> _Work to be completed_: Go through the listing and count the lines with "genvar" in them; write only the number.

> _Provided entries_:
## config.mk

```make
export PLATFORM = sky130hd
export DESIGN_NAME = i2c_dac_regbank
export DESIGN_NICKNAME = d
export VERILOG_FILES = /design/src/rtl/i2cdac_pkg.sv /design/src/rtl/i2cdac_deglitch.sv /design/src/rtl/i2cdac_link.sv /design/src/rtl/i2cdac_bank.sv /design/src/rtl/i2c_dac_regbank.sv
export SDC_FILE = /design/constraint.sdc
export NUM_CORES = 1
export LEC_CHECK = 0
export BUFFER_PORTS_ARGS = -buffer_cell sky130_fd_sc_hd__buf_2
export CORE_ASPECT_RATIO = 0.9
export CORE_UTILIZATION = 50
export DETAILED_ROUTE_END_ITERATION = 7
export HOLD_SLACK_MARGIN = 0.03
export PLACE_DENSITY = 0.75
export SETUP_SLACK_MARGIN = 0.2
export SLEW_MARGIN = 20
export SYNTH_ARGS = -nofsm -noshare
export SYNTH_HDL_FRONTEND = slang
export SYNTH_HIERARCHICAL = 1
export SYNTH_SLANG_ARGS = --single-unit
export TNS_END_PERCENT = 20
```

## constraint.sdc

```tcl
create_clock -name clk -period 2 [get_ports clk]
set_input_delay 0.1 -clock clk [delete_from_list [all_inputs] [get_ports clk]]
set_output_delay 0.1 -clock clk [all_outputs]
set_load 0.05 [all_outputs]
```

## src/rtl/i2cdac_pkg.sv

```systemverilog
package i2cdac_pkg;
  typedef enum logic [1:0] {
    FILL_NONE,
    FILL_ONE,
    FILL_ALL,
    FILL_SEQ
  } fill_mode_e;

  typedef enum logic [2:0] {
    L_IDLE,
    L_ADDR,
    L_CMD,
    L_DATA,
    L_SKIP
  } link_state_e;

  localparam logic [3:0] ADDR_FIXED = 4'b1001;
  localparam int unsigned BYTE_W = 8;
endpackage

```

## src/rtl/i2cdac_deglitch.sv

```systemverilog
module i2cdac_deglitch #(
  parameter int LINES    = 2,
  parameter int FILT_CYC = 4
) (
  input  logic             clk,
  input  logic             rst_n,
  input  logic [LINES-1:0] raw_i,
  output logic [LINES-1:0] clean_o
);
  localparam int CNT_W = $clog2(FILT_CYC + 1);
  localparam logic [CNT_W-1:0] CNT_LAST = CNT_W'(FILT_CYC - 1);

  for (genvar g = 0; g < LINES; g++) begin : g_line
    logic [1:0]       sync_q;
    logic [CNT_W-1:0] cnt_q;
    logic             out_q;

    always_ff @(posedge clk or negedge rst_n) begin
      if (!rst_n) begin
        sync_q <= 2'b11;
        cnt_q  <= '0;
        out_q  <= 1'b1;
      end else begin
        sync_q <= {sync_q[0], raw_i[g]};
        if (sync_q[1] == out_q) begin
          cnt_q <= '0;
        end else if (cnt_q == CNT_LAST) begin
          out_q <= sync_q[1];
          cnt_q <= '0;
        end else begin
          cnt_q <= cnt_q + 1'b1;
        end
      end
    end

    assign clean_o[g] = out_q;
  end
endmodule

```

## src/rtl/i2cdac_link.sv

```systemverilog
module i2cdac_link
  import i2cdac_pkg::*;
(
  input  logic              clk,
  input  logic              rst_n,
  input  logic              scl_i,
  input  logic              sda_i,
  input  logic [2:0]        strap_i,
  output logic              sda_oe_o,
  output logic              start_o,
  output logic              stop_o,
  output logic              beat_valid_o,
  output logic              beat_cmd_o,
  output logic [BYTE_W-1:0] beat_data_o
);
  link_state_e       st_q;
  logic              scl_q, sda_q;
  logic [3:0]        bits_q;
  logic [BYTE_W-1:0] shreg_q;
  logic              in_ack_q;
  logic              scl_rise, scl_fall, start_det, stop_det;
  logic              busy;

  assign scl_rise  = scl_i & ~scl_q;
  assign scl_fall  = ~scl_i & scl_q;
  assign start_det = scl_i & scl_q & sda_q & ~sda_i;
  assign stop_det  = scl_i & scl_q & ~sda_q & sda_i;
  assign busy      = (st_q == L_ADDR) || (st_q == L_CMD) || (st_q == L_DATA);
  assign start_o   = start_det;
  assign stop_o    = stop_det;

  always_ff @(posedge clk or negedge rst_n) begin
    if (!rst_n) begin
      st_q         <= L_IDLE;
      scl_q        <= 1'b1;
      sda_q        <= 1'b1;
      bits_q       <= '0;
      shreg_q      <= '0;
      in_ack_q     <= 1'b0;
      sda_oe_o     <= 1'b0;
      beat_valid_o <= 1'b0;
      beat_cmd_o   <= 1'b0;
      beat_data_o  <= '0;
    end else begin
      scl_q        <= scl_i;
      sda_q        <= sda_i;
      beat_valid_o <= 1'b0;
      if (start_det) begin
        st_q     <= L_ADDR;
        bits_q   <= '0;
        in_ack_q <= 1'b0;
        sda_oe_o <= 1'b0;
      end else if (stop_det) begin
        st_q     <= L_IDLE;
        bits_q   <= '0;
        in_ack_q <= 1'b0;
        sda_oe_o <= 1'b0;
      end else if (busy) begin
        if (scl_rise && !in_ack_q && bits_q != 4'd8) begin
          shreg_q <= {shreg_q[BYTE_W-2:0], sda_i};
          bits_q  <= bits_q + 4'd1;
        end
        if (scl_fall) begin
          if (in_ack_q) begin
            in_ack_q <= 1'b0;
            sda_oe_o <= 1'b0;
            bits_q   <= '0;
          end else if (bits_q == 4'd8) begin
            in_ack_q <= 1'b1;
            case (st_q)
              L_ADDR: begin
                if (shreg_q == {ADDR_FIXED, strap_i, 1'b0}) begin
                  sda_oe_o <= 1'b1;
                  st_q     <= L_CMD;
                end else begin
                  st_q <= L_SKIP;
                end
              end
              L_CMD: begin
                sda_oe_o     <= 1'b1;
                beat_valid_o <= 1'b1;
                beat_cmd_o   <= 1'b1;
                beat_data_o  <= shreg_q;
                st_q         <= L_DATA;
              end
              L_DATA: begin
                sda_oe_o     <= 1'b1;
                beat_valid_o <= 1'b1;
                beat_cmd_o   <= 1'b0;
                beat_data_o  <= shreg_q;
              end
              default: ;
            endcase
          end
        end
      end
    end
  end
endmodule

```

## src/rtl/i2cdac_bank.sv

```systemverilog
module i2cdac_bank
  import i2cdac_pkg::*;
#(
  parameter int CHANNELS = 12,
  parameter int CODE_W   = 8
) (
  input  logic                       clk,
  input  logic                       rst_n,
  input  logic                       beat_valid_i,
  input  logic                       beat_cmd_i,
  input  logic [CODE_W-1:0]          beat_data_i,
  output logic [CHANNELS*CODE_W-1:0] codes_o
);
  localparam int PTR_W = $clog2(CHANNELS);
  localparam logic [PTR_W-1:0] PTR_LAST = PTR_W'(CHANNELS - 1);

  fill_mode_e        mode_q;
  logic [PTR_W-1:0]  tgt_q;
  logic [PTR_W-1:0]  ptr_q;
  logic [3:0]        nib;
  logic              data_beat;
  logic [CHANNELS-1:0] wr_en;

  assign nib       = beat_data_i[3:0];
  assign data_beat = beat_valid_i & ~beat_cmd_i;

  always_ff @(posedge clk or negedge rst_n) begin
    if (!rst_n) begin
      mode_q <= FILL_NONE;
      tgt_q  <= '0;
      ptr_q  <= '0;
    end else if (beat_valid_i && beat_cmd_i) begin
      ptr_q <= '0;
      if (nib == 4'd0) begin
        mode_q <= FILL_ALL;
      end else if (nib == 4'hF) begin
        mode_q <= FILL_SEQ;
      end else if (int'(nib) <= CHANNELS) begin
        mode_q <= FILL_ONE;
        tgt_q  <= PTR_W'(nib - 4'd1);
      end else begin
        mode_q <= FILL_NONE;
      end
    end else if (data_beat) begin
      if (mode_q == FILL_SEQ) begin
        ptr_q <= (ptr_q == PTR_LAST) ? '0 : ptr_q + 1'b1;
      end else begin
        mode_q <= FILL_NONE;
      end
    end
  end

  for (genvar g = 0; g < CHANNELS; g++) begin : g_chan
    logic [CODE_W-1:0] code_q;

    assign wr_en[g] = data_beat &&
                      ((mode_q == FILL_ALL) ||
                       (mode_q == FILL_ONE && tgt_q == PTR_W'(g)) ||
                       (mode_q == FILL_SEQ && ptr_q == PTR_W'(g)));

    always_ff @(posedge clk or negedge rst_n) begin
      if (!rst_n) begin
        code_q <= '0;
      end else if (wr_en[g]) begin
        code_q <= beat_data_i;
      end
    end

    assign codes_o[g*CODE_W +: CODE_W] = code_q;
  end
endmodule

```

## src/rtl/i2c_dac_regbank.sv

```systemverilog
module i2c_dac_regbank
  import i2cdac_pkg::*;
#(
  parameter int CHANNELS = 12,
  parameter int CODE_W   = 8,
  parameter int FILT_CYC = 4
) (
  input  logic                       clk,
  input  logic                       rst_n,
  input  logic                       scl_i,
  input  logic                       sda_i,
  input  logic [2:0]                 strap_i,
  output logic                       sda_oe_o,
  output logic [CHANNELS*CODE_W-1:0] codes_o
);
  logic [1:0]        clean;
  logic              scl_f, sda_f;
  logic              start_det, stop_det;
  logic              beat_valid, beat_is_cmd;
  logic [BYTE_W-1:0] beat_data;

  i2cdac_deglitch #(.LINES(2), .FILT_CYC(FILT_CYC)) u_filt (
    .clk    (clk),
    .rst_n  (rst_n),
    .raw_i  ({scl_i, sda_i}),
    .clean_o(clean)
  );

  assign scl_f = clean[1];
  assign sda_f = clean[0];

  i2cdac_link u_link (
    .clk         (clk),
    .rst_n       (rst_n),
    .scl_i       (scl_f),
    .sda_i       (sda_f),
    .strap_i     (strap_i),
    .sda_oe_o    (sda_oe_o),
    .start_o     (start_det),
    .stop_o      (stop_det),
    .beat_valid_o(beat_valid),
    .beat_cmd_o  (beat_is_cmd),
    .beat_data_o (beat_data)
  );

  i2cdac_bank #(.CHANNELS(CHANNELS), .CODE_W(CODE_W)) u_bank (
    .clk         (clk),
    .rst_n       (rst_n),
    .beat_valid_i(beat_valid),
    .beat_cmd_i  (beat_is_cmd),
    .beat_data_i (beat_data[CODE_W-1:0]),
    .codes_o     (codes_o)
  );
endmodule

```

> _Answer to this problem_: 2